## [Work request]
Each line that holds the string "falls" counts once. Say how many such lines the entries have, giving the number only.

## [Data shown]
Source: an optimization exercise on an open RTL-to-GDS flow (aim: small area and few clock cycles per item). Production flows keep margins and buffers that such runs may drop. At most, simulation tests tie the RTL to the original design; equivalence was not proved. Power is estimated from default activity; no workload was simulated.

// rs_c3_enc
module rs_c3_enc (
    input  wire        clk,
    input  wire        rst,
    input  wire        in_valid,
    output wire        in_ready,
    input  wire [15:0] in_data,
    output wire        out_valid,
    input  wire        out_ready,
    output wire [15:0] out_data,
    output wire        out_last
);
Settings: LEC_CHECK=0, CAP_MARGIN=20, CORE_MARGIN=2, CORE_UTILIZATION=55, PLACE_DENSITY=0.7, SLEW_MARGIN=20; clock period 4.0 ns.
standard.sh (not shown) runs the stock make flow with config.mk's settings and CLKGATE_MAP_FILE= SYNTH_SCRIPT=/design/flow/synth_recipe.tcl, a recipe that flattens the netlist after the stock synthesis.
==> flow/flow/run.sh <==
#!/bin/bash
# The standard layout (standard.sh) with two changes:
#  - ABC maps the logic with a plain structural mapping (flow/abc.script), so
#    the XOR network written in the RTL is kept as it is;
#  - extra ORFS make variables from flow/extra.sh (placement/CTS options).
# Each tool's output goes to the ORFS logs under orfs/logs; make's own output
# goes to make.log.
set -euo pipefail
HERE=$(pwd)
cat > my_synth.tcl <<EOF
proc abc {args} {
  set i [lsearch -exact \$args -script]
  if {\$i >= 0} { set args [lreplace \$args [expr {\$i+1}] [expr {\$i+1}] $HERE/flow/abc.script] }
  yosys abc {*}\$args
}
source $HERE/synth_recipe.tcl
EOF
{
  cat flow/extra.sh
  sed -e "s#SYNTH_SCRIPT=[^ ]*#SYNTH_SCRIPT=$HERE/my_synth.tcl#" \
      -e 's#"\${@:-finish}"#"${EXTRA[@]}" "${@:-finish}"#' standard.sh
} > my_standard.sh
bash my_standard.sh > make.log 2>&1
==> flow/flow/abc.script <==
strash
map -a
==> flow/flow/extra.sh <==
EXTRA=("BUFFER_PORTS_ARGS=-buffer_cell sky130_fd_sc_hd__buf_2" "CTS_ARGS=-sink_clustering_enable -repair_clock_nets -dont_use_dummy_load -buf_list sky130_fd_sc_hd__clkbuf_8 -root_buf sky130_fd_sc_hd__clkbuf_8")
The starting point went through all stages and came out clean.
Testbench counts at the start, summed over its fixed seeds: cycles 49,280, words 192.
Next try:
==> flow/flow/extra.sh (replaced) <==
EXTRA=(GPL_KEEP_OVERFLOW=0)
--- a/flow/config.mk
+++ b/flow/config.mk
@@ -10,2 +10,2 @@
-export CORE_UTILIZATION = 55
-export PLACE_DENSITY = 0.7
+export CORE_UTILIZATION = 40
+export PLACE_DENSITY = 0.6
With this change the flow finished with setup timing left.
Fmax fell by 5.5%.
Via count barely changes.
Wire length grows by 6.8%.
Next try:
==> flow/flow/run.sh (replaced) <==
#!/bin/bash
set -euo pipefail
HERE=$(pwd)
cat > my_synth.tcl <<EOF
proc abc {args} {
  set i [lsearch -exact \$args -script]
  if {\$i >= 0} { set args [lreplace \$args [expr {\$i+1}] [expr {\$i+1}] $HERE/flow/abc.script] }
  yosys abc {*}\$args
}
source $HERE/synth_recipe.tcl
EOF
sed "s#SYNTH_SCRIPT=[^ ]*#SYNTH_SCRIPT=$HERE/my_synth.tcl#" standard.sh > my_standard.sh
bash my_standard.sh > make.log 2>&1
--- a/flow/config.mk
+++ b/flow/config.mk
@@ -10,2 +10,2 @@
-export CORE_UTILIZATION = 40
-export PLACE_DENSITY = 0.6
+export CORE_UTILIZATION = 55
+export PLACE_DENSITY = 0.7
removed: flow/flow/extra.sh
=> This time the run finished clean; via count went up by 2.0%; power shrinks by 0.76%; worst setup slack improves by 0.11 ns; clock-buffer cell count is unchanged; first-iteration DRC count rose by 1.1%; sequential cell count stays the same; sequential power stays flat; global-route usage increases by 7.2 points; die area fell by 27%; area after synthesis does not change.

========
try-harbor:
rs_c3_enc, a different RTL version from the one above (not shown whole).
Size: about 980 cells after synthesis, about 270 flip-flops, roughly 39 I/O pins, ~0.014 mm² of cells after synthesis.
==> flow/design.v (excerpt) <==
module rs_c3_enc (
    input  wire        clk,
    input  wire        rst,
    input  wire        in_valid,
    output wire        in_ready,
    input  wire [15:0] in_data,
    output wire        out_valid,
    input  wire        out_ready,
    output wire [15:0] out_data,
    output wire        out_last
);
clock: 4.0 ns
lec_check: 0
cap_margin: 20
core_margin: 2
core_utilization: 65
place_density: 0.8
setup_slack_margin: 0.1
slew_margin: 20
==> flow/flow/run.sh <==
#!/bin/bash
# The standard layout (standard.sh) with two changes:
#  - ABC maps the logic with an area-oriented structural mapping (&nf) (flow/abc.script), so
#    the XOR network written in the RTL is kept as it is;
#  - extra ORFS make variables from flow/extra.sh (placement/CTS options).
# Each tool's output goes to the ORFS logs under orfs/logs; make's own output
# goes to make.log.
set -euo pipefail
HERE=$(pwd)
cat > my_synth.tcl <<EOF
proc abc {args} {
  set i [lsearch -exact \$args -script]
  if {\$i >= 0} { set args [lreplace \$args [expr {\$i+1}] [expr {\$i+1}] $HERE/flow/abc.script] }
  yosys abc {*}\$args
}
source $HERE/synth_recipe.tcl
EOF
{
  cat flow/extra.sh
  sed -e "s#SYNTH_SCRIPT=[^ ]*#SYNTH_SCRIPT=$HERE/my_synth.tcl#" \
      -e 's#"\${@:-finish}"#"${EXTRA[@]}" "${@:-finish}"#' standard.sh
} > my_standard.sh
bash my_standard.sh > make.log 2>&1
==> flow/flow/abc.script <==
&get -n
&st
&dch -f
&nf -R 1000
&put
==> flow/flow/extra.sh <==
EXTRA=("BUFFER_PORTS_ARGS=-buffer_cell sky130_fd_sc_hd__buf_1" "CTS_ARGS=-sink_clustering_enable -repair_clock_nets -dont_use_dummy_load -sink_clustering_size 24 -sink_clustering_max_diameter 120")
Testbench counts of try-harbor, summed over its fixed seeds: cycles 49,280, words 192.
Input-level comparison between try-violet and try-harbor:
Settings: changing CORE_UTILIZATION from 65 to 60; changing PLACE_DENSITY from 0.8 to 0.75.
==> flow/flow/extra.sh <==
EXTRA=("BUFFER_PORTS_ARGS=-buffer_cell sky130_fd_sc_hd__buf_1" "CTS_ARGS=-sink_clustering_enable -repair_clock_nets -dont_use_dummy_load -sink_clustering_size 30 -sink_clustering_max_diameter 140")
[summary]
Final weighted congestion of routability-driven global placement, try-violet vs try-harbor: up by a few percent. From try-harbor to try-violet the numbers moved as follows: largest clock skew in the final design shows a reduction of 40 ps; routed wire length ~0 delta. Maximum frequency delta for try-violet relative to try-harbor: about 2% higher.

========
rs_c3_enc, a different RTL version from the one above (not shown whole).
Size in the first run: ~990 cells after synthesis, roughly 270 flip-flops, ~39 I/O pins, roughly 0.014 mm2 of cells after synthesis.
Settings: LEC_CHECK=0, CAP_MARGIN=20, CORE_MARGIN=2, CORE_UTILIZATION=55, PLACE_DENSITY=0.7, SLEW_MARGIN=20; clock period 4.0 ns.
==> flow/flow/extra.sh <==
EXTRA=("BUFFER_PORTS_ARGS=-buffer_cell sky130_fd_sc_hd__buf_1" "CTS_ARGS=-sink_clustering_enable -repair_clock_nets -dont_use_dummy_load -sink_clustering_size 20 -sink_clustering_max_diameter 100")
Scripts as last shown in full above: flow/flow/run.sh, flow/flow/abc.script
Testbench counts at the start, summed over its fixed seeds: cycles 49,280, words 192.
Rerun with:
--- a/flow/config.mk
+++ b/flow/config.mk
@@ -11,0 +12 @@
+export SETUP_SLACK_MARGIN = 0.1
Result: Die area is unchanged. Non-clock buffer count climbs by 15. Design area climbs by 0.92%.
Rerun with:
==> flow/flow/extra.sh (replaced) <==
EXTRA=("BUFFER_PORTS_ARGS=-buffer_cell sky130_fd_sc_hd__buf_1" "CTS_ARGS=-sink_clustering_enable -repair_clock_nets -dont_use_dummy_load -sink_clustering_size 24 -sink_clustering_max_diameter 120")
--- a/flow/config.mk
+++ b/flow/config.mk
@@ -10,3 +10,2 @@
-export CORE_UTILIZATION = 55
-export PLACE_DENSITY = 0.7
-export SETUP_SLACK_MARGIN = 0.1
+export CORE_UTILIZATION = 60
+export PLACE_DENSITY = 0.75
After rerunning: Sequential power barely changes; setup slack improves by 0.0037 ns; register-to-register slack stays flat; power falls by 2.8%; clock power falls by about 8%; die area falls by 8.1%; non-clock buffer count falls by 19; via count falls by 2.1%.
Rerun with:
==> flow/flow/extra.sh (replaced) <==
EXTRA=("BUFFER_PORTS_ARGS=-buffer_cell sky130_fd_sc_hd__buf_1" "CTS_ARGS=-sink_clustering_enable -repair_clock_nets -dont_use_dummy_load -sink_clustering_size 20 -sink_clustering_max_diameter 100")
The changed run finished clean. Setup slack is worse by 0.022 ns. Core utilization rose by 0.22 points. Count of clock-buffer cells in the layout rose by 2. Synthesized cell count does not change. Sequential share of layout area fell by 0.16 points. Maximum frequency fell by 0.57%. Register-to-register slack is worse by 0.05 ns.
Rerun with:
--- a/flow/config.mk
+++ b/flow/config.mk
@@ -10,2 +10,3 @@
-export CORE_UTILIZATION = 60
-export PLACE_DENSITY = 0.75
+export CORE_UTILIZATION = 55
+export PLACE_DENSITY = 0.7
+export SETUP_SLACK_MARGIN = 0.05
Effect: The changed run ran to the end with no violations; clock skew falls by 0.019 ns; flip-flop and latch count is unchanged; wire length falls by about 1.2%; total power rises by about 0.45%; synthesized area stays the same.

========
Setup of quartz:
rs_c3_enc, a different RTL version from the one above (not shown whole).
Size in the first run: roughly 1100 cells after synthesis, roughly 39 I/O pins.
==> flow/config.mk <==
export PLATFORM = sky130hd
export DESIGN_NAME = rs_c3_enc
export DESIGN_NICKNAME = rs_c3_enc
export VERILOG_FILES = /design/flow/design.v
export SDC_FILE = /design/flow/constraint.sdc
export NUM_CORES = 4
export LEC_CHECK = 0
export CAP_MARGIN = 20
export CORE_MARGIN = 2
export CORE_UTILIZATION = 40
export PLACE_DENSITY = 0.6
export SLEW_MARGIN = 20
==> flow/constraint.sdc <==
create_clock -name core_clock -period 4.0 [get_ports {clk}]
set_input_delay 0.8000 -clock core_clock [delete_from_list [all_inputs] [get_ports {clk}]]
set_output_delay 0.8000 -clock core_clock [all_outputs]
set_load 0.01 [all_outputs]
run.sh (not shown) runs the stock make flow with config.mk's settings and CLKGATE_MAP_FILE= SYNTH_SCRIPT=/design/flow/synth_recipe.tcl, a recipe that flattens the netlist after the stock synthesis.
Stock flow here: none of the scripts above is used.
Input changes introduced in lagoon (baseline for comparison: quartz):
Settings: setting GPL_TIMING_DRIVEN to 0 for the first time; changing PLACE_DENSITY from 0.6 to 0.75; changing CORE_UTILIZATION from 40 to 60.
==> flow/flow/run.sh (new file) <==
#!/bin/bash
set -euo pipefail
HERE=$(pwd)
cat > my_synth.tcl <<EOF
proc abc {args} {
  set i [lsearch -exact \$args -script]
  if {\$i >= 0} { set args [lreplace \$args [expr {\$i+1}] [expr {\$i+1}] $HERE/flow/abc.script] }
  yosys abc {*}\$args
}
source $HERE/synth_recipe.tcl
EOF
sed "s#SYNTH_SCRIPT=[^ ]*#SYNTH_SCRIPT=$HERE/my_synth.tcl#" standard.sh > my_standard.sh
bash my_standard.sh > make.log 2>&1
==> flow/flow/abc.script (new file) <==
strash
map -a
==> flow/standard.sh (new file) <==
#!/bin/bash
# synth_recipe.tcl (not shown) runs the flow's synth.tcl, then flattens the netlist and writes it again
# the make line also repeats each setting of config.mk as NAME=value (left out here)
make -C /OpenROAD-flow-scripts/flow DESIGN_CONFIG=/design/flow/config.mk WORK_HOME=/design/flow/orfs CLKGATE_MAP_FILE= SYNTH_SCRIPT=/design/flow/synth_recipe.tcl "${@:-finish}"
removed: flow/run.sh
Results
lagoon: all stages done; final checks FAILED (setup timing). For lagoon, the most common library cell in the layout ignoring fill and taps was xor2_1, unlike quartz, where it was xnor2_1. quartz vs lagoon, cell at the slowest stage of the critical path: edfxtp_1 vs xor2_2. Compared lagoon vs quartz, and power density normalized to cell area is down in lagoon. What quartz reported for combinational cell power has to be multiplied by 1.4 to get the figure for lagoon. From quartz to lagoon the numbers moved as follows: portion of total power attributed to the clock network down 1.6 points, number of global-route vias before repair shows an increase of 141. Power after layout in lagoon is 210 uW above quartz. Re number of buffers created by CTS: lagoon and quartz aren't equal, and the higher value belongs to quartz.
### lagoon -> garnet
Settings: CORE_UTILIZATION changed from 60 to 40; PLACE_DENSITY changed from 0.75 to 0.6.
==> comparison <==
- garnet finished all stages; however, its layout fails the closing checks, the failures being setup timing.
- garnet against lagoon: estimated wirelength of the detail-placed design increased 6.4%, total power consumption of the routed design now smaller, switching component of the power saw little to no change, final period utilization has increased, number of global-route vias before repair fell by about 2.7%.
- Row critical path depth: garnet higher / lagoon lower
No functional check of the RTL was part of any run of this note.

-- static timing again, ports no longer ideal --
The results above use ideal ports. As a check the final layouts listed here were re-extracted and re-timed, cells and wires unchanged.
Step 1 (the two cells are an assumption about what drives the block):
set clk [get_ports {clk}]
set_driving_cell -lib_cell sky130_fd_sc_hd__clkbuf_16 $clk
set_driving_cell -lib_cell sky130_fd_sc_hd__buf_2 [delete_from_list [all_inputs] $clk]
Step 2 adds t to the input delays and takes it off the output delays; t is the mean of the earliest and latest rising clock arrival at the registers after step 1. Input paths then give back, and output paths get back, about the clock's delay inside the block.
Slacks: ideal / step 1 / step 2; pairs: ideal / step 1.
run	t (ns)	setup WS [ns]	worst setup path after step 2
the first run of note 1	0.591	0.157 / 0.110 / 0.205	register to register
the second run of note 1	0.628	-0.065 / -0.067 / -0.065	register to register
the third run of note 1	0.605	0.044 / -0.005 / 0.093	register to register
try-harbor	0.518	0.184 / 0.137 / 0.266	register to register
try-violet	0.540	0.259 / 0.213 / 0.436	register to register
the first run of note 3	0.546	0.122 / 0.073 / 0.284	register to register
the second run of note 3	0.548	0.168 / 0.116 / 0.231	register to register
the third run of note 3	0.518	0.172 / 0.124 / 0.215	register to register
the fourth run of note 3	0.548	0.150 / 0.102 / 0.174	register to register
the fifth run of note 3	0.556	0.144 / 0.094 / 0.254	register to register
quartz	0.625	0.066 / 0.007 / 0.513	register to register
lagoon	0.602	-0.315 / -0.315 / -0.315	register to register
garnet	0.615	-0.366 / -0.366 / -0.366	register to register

* * *

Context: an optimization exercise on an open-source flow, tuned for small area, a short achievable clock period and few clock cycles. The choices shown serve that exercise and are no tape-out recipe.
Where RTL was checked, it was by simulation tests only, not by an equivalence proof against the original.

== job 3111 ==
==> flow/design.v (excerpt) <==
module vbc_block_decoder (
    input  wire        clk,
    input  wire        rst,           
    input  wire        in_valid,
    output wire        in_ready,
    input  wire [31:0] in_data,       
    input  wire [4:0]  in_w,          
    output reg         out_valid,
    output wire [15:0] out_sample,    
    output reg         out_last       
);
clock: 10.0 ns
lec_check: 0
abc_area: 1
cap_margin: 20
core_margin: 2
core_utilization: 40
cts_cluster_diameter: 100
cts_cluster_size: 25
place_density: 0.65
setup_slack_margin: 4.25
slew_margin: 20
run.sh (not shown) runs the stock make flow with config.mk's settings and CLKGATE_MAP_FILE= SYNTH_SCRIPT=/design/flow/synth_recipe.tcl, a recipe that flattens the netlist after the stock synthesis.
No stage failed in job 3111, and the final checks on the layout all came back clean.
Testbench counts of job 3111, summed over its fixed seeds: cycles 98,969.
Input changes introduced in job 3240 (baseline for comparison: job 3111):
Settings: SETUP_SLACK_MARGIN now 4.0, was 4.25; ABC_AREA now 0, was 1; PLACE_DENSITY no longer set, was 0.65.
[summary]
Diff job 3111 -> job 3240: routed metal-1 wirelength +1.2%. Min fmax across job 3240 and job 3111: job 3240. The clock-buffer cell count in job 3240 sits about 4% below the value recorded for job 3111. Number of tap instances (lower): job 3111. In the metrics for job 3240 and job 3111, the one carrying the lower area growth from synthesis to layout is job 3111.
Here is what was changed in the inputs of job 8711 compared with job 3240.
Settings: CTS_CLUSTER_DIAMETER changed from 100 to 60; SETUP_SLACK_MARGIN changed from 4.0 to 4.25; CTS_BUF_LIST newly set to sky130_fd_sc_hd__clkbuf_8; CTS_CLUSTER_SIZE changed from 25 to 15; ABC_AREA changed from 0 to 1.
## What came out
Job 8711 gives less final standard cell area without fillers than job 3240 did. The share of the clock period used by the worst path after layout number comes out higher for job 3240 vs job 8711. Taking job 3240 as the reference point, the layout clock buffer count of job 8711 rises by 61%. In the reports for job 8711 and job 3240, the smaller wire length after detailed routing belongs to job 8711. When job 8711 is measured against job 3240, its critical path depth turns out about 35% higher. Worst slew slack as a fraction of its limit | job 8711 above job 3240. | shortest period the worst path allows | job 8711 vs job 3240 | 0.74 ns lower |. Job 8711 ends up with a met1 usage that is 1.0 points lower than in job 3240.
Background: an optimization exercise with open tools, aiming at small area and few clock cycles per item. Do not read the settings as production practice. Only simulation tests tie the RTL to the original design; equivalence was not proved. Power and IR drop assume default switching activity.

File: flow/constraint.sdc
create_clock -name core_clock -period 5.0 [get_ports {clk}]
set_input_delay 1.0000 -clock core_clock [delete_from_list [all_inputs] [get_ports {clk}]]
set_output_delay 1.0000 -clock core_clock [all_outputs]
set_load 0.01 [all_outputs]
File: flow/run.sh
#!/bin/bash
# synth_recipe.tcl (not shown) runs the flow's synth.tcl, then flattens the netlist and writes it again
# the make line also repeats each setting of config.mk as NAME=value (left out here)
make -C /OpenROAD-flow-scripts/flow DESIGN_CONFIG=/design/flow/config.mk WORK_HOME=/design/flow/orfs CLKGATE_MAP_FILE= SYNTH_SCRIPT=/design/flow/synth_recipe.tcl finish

## [Result]
2